**config.mk**
```make
export PLATFORM = sky130hd
export DESIGN_NAME = imt_front
export DESIGN_NICKNAME = d
export VERILOG_FILES = /design/src/sv/imt_pkg.sv /design/src/sv/imt_front.sv
export SDC_FILE = /design/constraint.sdc
export NUM_CORES = 1
export LEC_CHECK = 0
export ABC_AREA = 1
export BUFFER_PORTS_ARGS = -buffer_cell sky130_fd_sc_hd__clkbuf_2
export CORE_MARGIN = 5
export CORE_UTILIZATION = 58
export CTS_CLUSTER_DIAMETER = 100
export CTS_CLUSTER_SIZE = 20
export DETAILED_ROUTE_END_ITERATION = 10
export GPL_ROUTABILITY_DRIVEN = 0
export MAX_ROUTING_LAYER = met4
export PLACE_DENSITY = 0.85
export SLEW_MARGIN = 25
export SYNTH_ARGS = -nofsm -noshare
export SYNTH_HDL_FRONTEND = slang
export SYNTH_SLANG_ARGS = --single-unit
```
**constraint.sdc**
```tcl
create_clock -name clk -period 8.6 [get_ports clk]
set_input_delay 1.72 -clock clk [delete_from_list [all_inputs] [get_ports clk]]
set_output_delay 1.72 -clock clk [all_outputs]
set_load 0.03 [all_outputs]
```
**src/sv/imt_pkg.sv**
```systemverilog
// ----------------------------------------------------------------------------
// imt_pkg: shared types and constants
// Widths, status codes and payload structs for the interval map table.
// ----------------------------------------------------------------------------
`default_nettype none
package imt_pkg;
  localparam int TABLE_DEPTH = 16;
  localparam int KEY_BITS    = 32;
  localparam int VALUE_BITS  = 8;
  localparam int IDX_BITS    = $clog2(TABLE_DEPTH);
  localparam int CNT_BITS    = $clog2(TABLE_DEPTH + 1);
  localparam int QUEUE_DEPTH = 2;
  localparam int QPTR_BITS   = $clog2(QUEUE_DEPTH);
  localparam int QCNT_BITS   = $clog2(QUEUE_DEPTH + 1);

  typedef enum logic [1:0] {
    ST_DONE  = 2'd0,
    ST_EMPTY = 2'd1,
    ST_FULL  = 2'd2
  } status_t;

  typedef enum logic {
    ACT_LOOKUP = 1'b0,
    ACT_ASSIGN = 1'b1
  } action_t;

  typedef struct packed {
    logic                         action;
    logic signed [KEY_BITS-1:0]   key_begin;
    logic signed [KEY_BITS-1:0]   key_end;
    logic        [VALUE_BITS-1:0] new_value;
  } in_beat_t;

  typedef struct packed {
    logic [VALUE_BITS-1:0] found_value;
    logic [1:0]            status;
  } out_beat_t;

  // classified command passed from front to back
  typedef struct packed {
    logic                  is_assign;
    logic                  empty;
    logic [KEY_BITS-1:0]   kb;   // biased keys
    logic [KEY_BITS-1:0]   ke;
    logic [VALUE_BITS-1:0] val;
  } cmd_t;

  function automatic logic [KEY_BITS-1:0] bias(input logic [KEY_BITS-1:0] k);
    bias = k ^ {1'b1, {(KEY_BITS-1){1'b0}}};
  endfunction
endpackage
`default_nettype wire

```
**src/sv/imt_front.sv**
```systemverilog
// ----------------------------------------------------------------------------
// imt_front: input classification and command queue
// Biases keys, flags empty ranges, holds commands in a short FIFO.
// ----------------------------------------------------------------------------
`default_nettype none
module imt_front import imt_pkg::*; (
  input  wire logic     clk,
  input  wire logic     rst,
  input  wire in_beat_t in_data,
  input  wire logic     in_valid,
  output logic          in_ready,
  output cmd_t          cmd,
  output logic          cmd_valid,
  input  wire logic     cmd_ready
);
  cmd_t q [QUEUE_DEPTH];
  logic [QPTR_BITS-1:0] wp, rp;
  logic [QCNT_BITS-1:0] count;
  logic push, pop;
  cmd_t c;

  always_comb begin
    c.is_assign = (in_data.action == ACT_ASSIGN);
    c.kb        = bias(in_data.key_begin);
    c.ke        = bias(in_data.key_end);
    c.empty     = (c.kb >= c.ke);
    c.val       = in_data.new_value;
  end

  assign in_ready  = (count != QCNT_BITS'(QUEUE_DEPTH));
  assign cmd_valid = (count != '0);
  assign cmd       = q[rp];
  assign push      = in_valid && in_ready;
  assign pop       = cmd_valid && cmd_ready;

  always_ff @(posedge clk) begin
    if (push) q[wp] <= c;
    if (rst) begin
      wp <= '0; rp <= '0; count <= '0;
    end else begin
      if (push) wp <= (wp == QPTR_BITS'(QUEUE_DEPTH - 1)) ? '0 : wp + 1'b1;
      if (pop)  rp <= (rp == QPTR_BITS'(QUEUE_DEPTH - 1)) ? '0 : rp + 1'b1;
      count <= count + QCNT_BITS'(push) - QCNT_BITS'(pop);
    end
  end
endmodule
`default_nettype wire

```
==> run_results.csv <==
group,metric,value,unit
detailed_routing,vias,3721,
cells_and_area,multi_input_area,1870,µm²
synth,synth.top_cells.by_count,"edfxtp_1, mux2_4, inv_1",
timing,fmax,239,MHz
synth,avgSynthCellArea,16.7,µm²
clock_tree,cts_buffer_depth,2,
setup_path,crit_arrival,2.46,ns
clock_tree,clk_pin_slew,0.06,ns
setup_path,critPathLaunchType,"register",
floorplan,core,11300,µm²
floorplan,die_area,13700,µm²
synth,synth_top_cell_by_area,"edfxtp_1",
clock_tree,insertion_delay,0.41,ns
power_and_ir_drop,sequentialPowerShare,41.1,%
synth,syn_nets,511,
timing,min_period,4.18,ns
synth,synth_edf_count,148,
floorplan,die_x,117,µm
global_route,grt_pass1_wl,19300,µm
power_and_ir_drop,power.density,300,nW/µm²
synth,syn_area,6660,µm²
synth,syn-instance-count,400,
place,dp_hpwl,8620,µm
timing,fin_crit_sh,48.6,%
floorplan,dieHeight,117,µm
power_and_ir_drop,p_leak,0.00352,µW
clock_tree,postCtsHoldBufs,0,
floorplan,ioPinCount,153,
power_and_ir_drop,ir_worst_vdd,0.203,mV
clock_tree,cts_tree,"built",
global_route,grt.total_usage,19.7,%
synth,synth-main-ff-cell,"edfxtp_1",
timing,slew_headroom,44.0,%
power_and_ir_drop,combPwrFrac,29.9,%
timing,worstMarginPinSlew,0.838,ns
place,io_buffer_count,152,
global_route,first_global_vias,3977,
timing,slew_viol_final,0,
detailed_routing,drtAntennaViolNets,0,
setup_path,cp_max_fo,39,
cells_and_area,fin_nets,678,
clock_tree,cts_buffers,17,
synth,synthTopCellsByArea,"edfxtp_1, mux2_4, ha_1",
cells_and_area,area_delta_synth_final,22.6,%
global_route,grt_antenna_before_repair,1,
synth,synth_seq_cells,153,
detailed_routing,drc,0,
detailed_routing,first_iter_violations,175,
timing,fin_tns_setup,0,ns
power_and_ir_drop,power,2450,µW
timing,whs,0.504,ns
setup_path,cp.required,6.88,ns
power_and_ir_drop,switching_share,32.1,%
timing,setup_ws,4.42,ns
job,drv_cap,0,
setup_path,critPathKind,"reg2out",
setup_path,end_kind,"output port",
timing,hold_viol,0,
global_route,grt_max_degree,49,
clock_tree,cts_setup_buffers,0,
clock_tree,htree_num_levels,4,
clock_tree,post_cts_resized,0,
cells_and_area,drive_gt1_share,45.5,%
synth,synthArstFlopShare,0,%
cells_and_area,n_fill_cell,705,
timing,skew,0.00731,ns
synth,yosysTopAreaCellShare,66.7,%
power_and_ir_drop,p_switching,786,µW
detailed_routing,drt_pre_antenna_iters,4,
run_status,status,"finished, final reports clean",
detailed_routing,vias_per_cell,5.14,
global_route,overflow,0,
synth,yosys_warnings,0,
cells_and_area,seq_area,4550,µm²
synth,synth_most_common_cell,"edfxtp_1",
detailed_routing,wl_per_cell,17.4,µm
clock_tree,cts_root_buf,"clkbuf_16",
detailed_routing,routed_wl,12600,µm
power_and_ir_drop,pwr-share-clk,29.0,%
synth,seq_area_frac_synth,68.2,%
timing,setup_viol,0,
cells_and_area,fin_util,72.1,%
worst_hold_path,hp-class,"reg2reg",
floorplan,initial_core_util,58.8,%
power_and_ir_drop,power.internal,1660,µW
place,pre_cts_ws,4.68,ns
timing,rsz0062_at_grt,"false",
synth,yosys.cell_types.count,18,
clock_tree,clock-sinks,153,
floorplan,rows,39,
worst paths after layout:
kind	startpoint	endpoint	slack, ns	cells after the start
max	register	cmd[1]	4.42	3
min	rp	register	0.50	2
max reg2reg	count[0]	q[0][65]	6.14	5
min reg2reg	rp	register	0.50	2
kinds of logic (layout without fill, tap and decap cells):
group	Yosys count	in the layout	share of synthesized area, %
AND/OR/NAND/NOR	57	57	3.46
AO/OA/AOI/OAI	25	25	1.95
flip-flops	153	153	68.2
adder cells (fa/ha/maj)	34	34	6.39
other	0	1	0
buffers and inverters	56	236	3.96
multiplexers	74	74	15.9
XOR/XNOR	1	1	0.132
sequential cells by signal, indices dropped and copies added (netlist names), named ones only:
register and cells:
q 148, count 2, rp 1, wp 1
through the flow:
| stage | instance area [µm²] | instances |
|---|---|---|
| global placement | 7560 | 690 |
| floorplan | 6660 | 400 |
| global route | 8170 | 724 |
| CTS | 8140 | 722 |
| detailed placement | 7560 | 690 |
| finish | 8170 | 724 |
area by class of cell:
class	count	area share, %
antenna	1	0.0306
tap	143	2.19
sequential	153	55.7
clock buffer	22	5.93
inverter	48	2.21
timing repair buffer	156	9.93
clock inverter	10	1.15
multi-input combinational	191	22.9
power by group through the flow:
stage               registers, µW  clock network, µW  logic [µW]
finish                       1010                709         733
global route                 1020                760         779
CTS                          1010                722         740
detailed placement           1020                  0         734
global placement             1010                  0         721
floorplan                     997                  0         584
layout by cell type (no fill, tap or decap), types with 3 or more instances in the layout:
cell / instances
ha_1: 34
mux2_4: 60
nor2_1: 9
clkbuf_8: 4
a21oi_1: 19
o21ai_0: 4
buf_4: 3
edfxtp_1: 148
clkinvlp_4: 3
inv_1: 48
nand4_1: 3
clkinv_2: 3
mux2_2: 14
nand2_1: 39
clkbuf_2: 152
clkbuf_16: 17
dfxtp_1: 4
routing by layer:
metal | track usage [%] | up-vias | share of wire, %
met2 | 33.1 | 127 | 52
li1 | - | 1800 | -
met5 | - | - | 0
met3 | 5.86 | 17 | 6.5
met4 | 7.11 | 0 | 1.5
met1 | 22.4 | 1777 | 40
worst max-delay path, stage by stage (launching register included):
cell and delay [ns]:
dfxtp_4 0.74, buf_4 0.67, mux2_2 0.41, clkbuf_2 0.18
Note: power is estimated with default switching activity, not from simulation.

Required work.
Take exactly the lines from the one containing "synth,yosysTopAreaCellShare,66.7,%" through the one containing "power_and_ir_drop,pwr-share-clk,29.0,%" in the data above, and output them with nothing added.

Task solution.
synth,yosysTopAreaCellShare,66.7,%
power_and_ir_drop,p_switching,786,µW
detailed_routing,drt_pre_antenna_iters,4,
run_status,status,"finished, final reports clean",
detailed_routing,vias_per_cell,5.14,
global_route,overflow,0,
synth,yosys_warnings,0,
cells_and_area,seq_area,4550,µm²
synth,synth_most_common_cell,"edfxtp_1",
detailed_routing,wl_per_cell,17.4,µm
clock_tree,cts_root_buf,"clkbuf_16",
detailed_routing,routed_wl,12600,µm
power_and_ir_drop,pwr-share-clk,29.0,%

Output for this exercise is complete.